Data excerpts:
# # # #

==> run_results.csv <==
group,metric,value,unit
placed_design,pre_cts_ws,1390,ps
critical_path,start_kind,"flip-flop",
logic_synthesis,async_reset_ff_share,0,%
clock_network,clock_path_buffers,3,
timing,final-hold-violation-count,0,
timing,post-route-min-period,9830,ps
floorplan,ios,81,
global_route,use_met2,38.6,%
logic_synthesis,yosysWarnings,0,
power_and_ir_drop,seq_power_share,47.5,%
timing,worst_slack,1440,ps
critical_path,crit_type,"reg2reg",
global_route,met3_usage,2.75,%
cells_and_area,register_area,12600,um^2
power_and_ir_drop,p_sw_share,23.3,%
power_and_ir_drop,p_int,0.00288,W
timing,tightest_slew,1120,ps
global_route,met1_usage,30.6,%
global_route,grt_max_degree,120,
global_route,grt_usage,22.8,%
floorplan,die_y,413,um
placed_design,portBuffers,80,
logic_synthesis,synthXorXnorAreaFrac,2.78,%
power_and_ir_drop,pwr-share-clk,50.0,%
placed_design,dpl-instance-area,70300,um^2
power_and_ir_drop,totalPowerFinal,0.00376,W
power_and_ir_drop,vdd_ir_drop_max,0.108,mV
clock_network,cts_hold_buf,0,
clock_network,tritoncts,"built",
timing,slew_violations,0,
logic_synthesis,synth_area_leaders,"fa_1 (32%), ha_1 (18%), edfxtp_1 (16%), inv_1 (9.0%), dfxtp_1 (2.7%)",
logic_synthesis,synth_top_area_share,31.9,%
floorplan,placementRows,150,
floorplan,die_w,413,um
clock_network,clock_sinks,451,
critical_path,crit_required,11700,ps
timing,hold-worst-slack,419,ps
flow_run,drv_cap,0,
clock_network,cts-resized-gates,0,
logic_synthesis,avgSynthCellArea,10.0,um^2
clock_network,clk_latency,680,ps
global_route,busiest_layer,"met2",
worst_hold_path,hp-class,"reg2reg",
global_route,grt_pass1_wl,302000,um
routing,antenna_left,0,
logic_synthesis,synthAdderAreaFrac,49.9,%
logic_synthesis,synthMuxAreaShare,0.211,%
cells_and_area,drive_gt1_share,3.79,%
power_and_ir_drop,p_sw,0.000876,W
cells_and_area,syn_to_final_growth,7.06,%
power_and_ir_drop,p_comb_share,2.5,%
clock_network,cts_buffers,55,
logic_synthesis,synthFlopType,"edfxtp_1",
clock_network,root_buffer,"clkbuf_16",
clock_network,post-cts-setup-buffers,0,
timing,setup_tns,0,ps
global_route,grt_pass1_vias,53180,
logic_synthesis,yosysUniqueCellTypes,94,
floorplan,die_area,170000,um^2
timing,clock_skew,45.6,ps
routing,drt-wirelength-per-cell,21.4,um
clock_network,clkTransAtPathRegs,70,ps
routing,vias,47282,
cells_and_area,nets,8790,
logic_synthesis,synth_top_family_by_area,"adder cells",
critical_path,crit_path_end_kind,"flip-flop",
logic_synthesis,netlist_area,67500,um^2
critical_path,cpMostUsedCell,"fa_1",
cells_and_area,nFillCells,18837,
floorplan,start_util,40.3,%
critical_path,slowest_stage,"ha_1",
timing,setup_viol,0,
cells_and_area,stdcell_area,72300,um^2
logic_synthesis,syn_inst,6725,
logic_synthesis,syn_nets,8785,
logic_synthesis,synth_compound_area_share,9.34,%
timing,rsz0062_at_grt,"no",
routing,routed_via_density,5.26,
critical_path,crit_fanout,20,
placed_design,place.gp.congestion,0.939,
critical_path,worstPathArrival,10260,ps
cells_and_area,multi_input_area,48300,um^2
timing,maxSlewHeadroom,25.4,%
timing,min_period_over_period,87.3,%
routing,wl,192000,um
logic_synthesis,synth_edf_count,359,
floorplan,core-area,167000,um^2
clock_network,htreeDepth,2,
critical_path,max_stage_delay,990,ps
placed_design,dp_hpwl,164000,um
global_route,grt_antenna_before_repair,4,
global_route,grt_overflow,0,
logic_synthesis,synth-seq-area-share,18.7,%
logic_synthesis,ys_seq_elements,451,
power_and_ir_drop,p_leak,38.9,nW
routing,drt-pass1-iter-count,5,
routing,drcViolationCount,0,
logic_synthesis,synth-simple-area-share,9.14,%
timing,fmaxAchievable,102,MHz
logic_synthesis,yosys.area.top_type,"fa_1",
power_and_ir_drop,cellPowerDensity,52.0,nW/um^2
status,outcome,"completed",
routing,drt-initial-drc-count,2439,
`src/ffha_pkg.sv`:
```
// Shared types and constants for the first-fit heap allocator.
package ffha_pkg;

  localparam int ADDR_W            = 24;
  localparam int DEF_MAX_BLOCKS    = 64;
  localparam int DEF_HEADER_BYTES  = 32;
  localparam int DEF_ALIGN_BYTES   = 16;
  localparam logic [ADDR_W-1:0] HEAP_LIMIT_RST = 24'd1048576;

  localparam logic CMD_ALLOC = 1'b0;
  localparam logic CMD_FREE  = 1'b1;

  localparam logic [1:0] ST_OK      = 2'd0;
  localparam logic [1:0] ST_NOSPACE = 2'd1;
  localparam logic [1:0] ST_BADADDR = 2'd2;

  // One table entry as it moves through the cell chain.
  typedef struct packed {
    logic              used;
    logic [ADDR_W-1:0] start;
    logic [ADDR_W-1:0] size;
  } blk_t;

  // Search token handed from cell to cell.
  typedef struct packed {
    logic              live;   // cell index is below block_count
    logic              hit;    // a match already happened upstream
  } tok_t;

endpackage

```
`src/ffha_cell.sv`:
```
// One table cell: holds an entry and checks it against the broadcast request.
module ffha_cell (
  input  logic                 clk,
  input  logic                 we,
  input  ffha_pkg::blk_t       wdata,
  input  logic                 set_used,
  input  logic                 clr_used,
  input  logic                 is_free_cmd,
  input  logic [24:0]          need,
  input  logic [23:0]          addr,
  input  ffha_pkg::tok_t       tok_in,
  output ffha_pkg::tok_t       tok_out,
  output logic                 match,
  output ffha_pkg::blk_t       q
);
  import ffha_pkg::*;

  blk_t ent_r;
  logic cand;

  // Entry storage; used flag is updated by grant/free strobes.
  always_ff @(posedge clk) begin
    if (we) begin
      ent_r <= wdata;
    end else if (set_used) begin
      ent_r.used <= 1'b1;
    end else if (clr_used) begin
      ent_r.used <= 1'b0;
    end
  end

  // Candidate test, then first-hit priority along the chain.
  assign cand = is_free_cmd ? (ent_r.start == addr)
                            : (!ent_r.used && ({1'b0, ent_r.size} >= need));
  assign match        = tok_in.live && !tok_in.hit && cand;
  assign tok_out.live = tok_in.live;
  assign tok_out.hit  = tok_in.hit || match;
  assign q            = ent_r;
endmodule

```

# # # #

#### [Description of the task]
With the line that has "timing,tightest_slew,1120,ps" as the first and the line that has "cells_and_area,drive_gt1_share,3.79,%" as the last, repeat exactly that run of lines above and no more.

#### [Result for this exercise]
timing,tightest_slew,1120,ps
global_route,met1_usage,30.6,%
global_route,grt_max_degree,120,
global_route,grt_usage,22.8,%
floorplan,die_y,413,um
placed_design,portBuffers,80,
logic_synthesis,synthXorXnorAreaFrac,2.78,%
power_and_ir_drop,pwr-share-clk,50.0,%
placed_design,dpl-instance-area,70300,um^2
power_and_ir_drop,totalPowerFinal,0.00376,W
power_and_ir_drop,vdd_ir_drop_max,0.108,mV
clock_network,cts_hold_buf,0,
clock_network,tritoncts,"built",
timing,slew_violations,0,
logic_synthesis,synth_area_leaders,"fa_1 (32%), ha_1 (18%), edfxtp_1 (16%), inv_1 (9.0%), dfxtp_1 (2.7%)",
logic_synthesis,synth_top_area_share,31.9,%
floorplan,placementRows,150,
floorplan,die_w,413,um
clock_network,clock_sinks,451,
critical_path,crit_required,11700,ps
timing,hold-worst-slack,419,ps
flow_run,drv_cap,0,
clock_network,cts-resized-gates,0,
logic_synthesis,avgSynthCellArea,10.0,um^2
clock_network,clk_latency,680,ps
global_route,busiest_layer,"met2",
worst_hold_path,hp-class,"reg2reg",
global_route,grt_pass1_wl,302000,um
routing,antenna_left,0,
logic_synthesis,synthAdderAreaFrac,49.9,%
logic_synthesis,synthMuxAreaShare,0.211,%
cells_and_area,drive_gt1_share,3.79,%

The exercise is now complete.